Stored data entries
- - - -

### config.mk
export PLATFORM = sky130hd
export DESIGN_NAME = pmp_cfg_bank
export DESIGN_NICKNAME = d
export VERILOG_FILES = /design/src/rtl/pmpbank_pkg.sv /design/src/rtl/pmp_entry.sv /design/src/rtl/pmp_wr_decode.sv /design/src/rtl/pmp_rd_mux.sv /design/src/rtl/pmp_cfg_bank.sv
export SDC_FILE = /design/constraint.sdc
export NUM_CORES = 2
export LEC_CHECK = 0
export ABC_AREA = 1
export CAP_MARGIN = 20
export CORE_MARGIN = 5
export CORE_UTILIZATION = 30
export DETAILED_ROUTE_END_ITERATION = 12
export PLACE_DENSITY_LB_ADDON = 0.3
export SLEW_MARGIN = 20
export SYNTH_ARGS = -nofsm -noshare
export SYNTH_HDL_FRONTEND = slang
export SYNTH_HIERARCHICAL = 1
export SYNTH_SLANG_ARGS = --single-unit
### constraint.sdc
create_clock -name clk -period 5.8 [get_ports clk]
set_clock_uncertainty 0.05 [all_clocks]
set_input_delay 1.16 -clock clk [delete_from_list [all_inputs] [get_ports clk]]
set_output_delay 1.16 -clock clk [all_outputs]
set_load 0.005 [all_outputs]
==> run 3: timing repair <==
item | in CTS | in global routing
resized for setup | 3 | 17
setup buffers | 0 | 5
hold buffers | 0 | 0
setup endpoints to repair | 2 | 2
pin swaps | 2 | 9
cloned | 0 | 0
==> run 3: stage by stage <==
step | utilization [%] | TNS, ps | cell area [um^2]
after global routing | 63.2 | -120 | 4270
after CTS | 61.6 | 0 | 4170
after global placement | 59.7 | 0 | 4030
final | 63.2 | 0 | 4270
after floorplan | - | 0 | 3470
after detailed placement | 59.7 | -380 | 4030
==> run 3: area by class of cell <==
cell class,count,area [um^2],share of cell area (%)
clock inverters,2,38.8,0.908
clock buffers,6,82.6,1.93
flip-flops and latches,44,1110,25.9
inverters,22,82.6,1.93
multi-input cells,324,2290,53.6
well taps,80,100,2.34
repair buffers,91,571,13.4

- - - -

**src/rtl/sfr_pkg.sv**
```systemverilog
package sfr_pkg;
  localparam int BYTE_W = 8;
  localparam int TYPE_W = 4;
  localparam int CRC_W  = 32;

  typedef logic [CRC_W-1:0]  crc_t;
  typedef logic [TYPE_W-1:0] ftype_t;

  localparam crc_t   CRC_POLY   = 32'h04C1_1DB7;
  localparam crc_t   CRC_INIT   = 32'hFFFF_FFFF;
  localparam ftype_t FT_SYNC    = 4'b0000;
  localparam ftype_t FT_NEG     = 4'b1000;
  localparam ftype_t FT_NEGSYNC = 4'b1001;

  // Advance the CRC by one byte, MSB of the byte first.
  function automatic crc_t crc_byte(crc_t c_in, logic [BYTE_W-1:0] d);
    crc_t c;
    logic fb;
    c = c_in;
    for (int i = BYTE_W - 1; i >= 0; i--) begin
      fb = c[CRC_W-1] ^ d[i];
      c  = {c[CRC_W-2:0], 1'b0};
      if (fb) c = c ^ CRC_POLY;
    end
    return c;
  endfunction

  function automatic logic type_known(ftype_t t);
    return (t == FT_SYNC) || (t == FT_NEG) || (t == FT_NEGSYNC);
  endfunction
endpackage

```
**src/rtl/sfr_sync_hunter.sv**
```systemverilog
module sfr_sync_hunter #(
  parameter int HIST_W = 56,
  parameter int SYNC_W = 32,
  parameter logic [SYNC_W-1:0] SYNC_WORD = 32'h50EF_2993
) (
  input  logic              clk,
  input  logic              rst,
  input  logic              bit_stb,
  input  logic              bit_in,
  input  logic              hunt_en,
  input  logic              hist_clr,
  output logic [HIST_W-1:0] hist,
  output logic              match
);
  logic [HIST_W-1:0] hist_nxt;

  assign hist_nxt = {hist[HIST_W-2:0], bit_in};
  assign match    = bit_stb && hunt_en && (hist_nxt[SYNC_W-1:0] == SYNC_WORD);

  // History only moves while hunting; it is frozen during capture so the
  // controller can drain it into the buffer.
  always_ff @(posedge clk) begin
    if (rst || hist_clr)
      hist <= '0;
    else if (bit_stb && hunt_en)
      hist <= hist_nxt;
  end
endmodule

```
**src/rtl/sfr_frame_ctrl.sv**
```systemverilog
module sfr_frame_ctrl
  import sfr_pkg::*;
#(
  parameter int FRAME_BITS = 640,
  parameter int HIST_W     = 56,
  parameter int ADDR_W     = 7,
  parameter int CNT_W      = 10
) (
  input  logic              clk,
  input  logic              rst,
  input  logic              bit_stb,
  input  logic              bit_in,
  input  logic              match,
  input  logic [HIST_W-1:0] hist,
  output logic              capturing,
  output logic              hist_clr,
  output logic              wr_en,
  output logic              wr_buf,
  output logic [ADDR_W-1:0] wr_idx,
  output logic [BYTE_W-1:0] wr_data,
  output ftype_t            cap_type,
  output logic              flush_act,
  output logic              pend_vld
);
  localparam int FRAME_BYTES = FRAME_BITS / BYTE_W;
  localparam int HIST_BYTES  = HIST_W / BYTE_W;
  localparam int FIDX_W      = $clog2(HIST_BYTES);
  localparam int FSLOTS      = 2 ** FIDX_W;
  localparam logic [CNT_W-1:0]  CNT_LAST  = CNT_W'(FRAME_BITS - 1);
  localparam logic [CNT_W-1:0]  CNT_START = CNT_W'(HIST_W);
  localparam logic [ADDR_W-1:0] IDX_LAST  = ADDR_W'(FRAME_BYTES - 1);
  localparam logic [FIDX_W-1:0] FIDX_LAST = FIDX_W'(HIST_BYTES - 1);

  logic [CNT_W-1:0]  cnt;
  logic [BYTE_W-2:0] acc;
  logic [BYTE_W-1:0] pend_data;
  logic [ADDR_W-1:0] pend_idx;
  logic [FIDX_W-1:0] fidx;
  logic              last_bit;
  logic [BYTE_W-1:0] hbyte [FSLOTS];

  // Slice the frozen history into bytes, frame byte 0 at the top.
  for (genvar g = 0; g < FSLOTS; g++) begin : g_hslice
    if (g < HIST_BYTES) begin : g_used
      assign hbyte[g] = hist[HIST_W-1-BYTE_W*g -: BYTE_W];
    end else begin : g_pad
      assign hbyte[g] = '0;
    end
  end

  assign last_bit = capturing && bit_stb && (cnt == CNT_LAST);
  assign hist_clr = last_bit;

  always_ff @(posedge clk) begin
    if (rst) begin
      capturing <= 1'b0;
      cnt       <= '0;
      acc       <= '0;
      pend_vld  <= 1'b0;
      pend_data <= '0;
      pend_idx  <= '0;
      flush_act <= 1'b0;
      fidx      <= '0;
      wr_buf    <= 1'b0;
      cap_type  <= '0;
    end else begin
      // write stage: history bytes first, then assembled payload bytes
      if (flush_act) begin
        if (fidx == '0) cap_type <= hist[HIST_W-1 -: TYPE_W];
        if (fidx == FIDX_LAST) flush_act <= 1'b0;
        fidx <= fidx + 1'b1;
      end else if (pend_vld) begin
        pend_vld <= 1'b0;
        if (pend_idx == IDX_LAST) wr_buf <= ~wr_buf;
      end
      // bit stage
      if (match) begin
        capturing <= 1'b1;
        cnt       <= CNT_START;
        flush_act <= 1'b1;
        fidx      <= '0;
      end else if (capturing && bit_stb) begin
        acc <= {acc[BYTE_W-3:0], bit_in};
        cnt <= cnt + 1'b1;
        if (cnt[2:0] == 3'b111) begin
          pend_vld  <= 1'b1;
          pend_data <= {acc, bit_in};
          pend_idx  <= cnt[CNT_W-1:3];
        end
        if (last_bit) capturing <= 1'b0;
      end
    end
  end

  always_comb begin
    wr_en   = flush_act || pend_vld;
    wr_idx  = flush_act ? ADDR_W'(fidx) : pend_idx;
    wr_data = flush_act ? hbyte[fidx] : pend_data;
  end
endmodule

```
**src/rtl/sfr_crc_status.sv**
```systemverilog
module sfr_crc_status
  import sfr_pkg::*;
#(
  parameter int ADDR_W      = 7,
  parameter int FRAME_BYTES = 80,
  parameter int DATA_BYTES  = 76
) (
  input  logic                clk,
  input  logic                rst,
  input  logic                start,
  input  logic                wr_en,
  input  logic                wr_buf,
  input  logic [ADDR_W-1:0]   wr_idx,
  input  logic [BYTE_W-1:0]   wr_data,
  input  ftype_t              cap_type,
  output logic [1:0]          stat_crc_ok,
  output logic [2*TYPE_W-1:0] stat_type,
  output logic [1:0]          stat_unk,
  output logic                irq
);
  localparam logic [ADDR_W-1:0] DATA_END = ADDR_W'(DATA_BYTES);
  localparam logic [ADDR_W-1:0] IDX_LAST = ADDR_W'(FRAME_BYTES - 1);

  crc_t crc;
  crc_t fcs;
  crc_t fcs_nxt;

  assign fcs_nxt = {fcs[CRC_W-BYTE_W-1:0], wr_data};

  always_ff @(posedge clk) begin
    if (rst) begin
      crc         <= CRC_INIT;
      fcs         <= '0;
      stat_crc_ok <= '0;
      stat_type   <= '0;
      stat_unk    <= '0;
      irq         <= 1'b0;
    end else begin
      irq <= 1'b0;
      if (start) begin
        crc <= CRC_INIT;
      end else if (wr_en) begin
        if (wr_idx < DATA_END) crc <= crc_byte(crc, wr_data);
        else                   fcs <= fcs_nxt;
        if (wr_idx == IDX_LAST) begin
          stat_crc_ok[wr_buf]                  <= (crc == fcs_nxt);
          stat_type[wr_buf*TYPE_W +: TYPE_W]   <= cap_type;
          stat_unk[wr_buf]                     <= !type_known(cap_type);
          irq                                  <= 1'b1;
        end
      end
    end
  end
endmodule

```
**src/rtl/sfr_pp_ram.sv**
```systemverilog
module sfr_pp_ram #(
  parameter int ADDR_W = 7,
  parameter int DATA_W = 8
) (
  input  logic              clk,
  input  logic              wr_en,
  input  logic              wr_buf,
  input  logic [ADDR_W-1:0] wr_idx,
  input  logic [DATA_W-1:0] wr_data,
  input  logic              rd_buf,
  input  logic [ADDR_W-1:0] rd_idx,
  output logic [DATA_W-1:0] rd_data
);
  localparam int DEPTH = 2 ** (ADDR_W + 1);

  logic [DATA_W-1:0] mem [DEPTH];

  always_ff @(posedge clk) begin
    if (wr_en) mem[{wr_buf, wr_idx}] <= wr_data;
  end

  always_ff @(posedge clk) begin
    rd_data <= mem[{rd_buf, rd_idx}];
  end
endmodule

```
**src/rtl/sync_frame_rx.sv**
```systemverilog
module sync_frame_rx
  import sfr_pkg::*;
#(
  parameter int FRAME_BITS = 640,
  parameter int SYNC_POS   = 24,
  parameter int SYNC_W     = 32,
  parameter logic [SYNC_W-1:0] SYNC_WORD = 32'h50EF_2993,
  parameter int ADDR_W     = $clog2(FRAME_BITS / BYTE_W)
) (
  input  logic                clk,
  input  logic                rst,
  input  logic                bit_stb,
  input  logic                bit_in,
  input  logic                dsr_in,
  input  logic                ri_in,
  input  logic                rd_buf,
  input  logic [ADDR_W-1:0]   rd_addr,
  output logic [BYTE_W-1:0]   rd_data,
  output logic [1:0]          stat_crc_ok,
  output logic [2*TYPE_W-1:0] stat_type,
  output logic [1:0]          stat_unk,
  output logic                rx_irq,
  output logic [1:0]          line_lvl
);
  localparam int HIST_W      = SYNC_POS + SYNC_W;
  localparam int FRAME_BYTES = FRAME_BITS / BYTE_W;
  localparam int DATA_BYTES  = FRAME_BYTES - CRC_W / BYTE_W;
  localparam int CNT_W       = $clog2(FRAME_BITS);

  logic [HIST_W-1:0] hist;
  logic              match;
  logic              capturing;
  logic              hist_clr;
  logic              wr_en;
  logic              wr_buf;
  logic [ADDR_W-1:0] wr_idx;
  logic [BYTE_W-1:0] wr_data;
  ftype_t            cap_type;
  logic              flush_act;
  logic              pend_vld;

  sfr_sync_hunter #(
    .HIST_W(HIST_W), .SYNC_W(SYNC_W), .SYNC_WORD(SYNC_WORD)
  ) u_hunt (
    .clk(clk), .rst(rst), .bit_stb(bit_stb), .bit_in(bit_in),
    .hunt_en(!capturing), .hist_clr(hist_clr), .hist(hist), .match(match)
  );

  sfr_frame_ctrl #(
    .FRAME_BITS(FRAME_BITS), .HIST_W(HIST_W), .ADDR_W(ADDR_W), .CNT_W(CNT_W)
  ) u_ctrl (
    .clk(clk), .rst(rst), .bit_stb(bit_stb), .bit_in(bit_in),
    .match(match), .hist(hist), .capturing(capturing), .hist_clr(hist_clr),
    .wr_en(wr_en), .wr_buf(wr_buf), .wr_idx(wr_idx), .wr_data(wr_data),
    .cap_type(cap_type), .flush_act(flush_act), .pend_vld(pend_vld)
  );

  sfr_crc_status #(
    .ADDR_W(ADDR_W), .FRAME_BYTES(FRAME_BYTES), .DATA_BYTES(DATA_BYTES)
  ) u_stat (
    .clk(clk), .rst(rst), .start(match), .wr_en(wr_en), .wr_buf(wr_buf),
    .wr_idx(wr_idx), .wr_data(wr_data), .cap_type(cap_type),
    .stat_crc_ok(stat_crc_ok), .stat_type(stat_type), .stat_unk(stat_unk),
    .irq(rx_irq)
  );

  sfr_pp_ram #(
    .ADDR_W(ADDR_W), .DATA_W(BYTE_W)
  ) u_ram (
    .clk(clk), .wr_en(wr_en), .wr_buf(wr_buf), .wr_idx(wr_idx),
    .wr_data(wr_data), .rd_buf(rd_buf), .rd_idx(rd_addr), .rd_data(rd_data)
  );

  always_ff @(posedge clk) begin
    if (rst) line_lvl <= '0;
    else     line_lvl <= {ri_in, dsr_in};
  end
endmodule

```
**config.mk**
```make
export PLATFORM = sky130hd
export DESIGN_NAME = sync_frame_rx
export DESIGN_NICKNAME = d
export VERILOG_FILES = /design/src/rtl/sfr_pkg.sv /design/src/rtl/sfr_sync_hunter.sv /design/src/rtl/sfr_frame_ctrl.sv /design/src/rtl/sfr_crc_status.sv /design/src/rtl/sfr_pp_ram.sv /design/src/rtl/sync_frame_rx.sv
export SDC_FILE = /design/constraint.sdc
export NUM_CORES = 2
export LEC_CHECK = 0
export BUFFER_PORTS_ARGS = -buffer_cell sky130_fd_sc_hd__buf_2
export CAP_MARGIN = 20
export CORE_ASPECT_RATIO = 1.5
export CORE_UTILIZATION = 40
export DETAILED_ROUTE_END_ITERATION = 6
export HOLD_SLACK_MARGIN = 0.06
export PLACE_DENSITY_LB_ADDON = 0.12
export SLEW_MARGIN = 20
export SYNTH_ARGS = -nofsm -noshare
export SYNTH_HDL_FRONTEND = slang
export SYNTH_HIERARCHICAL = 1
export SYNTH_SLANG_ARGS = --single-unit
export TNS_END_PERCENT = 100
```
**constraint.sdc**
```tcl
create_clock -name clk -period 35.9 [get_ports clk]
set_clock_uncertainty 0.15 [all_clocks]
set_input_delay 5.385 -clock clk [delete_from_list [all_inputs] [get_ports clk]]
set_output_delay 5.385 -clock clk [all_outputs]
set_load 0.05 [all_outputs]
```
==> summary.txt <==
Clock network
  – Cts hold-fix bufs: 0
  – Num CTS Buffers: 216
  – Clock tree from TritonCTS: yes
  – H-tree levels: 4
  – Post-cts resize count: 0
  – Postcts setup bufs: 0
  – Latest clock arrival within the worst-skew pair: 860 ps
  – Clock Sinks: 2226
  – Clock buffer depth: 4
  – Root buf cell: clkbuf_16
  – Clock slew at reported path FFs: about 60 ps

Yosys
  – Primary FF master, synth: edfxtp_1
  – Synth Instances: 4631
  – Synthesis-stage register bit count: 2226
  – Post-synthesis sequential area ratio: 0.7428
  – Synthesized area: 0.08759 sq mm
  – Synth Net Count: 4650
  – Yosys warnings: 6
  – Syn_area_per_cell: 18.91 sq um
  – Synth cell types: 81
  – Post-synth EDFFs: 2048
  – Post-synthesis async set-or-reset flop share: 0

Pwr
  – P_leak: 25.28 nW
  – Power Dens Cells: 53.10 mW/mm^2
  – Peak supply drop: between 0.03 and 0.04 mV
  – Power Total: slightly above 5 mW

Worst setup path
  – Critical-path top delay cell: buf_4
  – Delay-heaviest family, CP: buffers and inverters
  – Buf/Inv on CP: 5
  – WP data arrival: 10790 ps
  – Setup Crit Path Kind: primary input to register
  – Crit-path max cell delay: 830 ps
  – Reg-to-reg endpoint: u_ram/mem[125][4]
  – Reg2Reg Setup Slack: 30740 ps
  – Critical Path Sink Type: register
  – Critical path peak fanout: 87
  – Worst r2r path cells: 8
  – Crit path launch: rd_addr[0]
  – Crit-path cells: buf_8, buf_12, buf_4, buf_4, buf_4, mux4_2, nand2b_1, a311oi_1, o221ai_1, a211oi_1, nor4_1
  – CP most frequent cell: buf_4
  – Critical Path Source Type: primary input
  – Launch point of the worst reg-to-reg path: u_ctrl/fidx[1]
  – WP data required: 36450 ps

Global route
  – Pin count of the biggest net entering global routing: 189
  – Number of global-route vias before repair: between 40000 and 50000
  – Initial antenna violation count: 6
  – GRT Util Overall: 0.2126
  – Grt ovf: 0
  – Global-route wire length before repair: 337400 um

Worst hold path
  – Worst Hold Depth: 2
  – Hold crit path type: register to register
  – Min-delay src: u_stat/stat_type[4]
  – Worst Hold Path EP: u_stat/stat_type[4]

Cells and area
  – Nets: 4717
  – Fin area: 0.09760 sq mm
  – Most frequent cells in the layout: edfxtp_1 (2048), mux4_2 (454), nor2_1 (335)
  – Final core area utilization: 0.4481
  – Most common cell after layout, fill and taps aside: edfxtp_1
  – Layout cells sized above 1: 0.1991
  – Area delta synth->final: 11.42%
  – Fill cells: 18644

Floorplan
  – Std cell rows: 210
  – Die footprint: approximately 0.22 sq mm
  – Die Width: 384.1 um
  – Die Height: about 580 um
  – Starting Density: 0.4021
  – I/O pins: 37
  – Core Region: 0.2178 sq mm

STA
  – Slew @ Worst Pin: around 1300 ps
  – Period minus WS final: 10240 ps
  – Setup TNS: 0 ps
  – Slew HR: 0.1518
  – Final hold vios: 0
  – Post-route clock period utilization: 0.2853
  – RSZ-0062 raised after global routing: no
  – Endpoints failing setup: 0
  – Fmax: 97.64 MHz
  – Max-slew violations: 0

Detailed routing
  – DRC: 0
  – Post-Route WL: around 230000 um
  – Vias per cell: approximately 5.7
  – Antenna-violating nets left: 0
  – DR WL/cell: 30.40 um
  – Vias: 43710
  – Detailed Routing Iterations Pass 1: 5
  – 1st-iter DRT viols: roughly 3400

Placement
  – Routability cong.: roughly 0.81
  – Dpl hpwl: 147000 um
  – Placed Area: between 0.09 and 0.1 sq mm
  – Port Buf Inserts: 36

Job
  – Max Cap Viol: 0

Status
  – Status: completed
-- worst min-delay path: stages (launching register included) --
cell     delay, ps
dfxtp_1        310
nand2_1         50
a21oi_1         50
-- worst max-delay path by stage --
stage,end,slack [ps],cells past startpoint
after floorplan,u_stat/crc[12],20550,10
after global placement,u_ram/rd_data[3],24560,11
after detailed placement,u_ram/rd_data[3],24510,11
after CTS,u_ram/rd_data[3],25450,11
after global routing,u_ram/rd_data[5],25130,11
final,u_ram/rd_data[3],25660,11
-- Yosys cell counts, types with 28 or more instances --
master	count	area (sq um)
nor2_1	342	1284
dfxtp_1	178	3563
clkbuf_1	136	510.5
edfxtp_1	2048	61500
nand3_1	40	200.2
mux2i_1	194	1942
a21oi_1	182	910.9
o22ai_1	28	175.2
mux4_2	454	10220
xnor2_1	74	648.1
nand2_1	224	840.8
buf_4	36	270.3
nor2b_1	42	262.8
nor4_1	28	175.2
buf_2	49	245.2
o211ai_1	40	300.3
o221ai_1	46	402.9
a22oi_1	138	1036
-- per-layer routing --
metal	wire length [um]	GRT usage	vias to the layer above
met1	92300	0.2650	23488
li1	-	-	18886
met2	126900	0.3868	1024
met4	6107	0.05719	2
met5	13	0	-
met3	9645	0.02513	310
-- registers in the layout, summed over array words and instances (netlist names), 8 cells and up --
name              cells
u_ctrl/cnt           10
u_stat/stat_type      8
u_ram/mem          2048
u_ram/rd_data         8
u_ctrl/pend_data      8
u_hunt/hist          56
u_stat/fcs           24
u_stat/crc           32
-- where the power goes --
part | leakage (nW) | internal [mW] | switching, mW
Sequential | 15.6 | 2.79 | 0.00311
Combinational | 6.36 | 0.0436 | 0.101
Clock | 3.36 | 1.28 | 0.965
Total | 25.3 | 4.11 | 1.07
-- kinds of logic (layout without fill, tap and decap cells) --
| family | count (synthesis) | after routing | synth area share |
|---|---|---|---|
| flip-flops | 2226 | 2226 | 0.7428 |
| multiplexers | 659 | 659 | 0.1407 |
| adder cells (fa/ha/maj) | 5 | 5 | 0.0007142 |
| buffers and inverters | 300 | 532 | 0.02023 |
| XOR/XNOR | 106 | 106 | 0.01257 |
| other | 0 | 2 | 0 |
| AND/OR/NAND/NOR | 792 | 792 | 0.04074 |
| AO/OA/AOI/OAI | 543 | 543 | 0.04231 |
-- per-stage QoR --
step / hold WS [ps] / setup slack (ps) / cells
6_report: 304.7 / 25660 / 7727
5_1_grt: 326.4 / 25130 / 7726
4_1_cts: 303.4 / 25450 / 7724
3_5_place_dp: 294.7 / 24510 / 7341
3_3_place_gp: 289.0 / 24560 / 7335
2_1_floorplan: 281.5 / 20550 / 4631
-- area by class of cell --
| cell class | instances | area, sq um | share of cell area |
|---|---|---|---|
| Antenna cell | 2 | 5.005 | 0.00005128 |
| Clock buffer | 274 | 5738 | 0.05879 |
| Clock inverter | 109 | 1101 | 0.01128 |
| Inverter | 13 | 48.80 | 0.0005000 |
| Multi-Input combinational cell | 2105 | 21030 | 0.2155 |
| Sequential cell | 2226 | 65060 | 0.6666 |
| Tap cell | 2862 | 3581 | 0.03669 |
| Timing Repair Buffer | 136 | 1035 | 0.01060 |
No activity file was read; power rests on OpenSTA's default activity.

- - - -

What is being asked
For this task, write out exactly the lines of the entries above, starting at the line with "after global placement | 59.7 | 0 | 4030" and ending at the line with "clock inverters,2,38.8,0.908", both included, and no others.

Answer
after global placement | 59.7 | 0 | 4030
final | 63.2 | 0 | 4270
after floorplan | - | 0 | 3470
after detailed placement | 59.7 | -380 | 4030
==> run 3: area by class of cell <==
cell class,count,area [um^2],share of cell area (%)
clock inverters,2,38.8,0.908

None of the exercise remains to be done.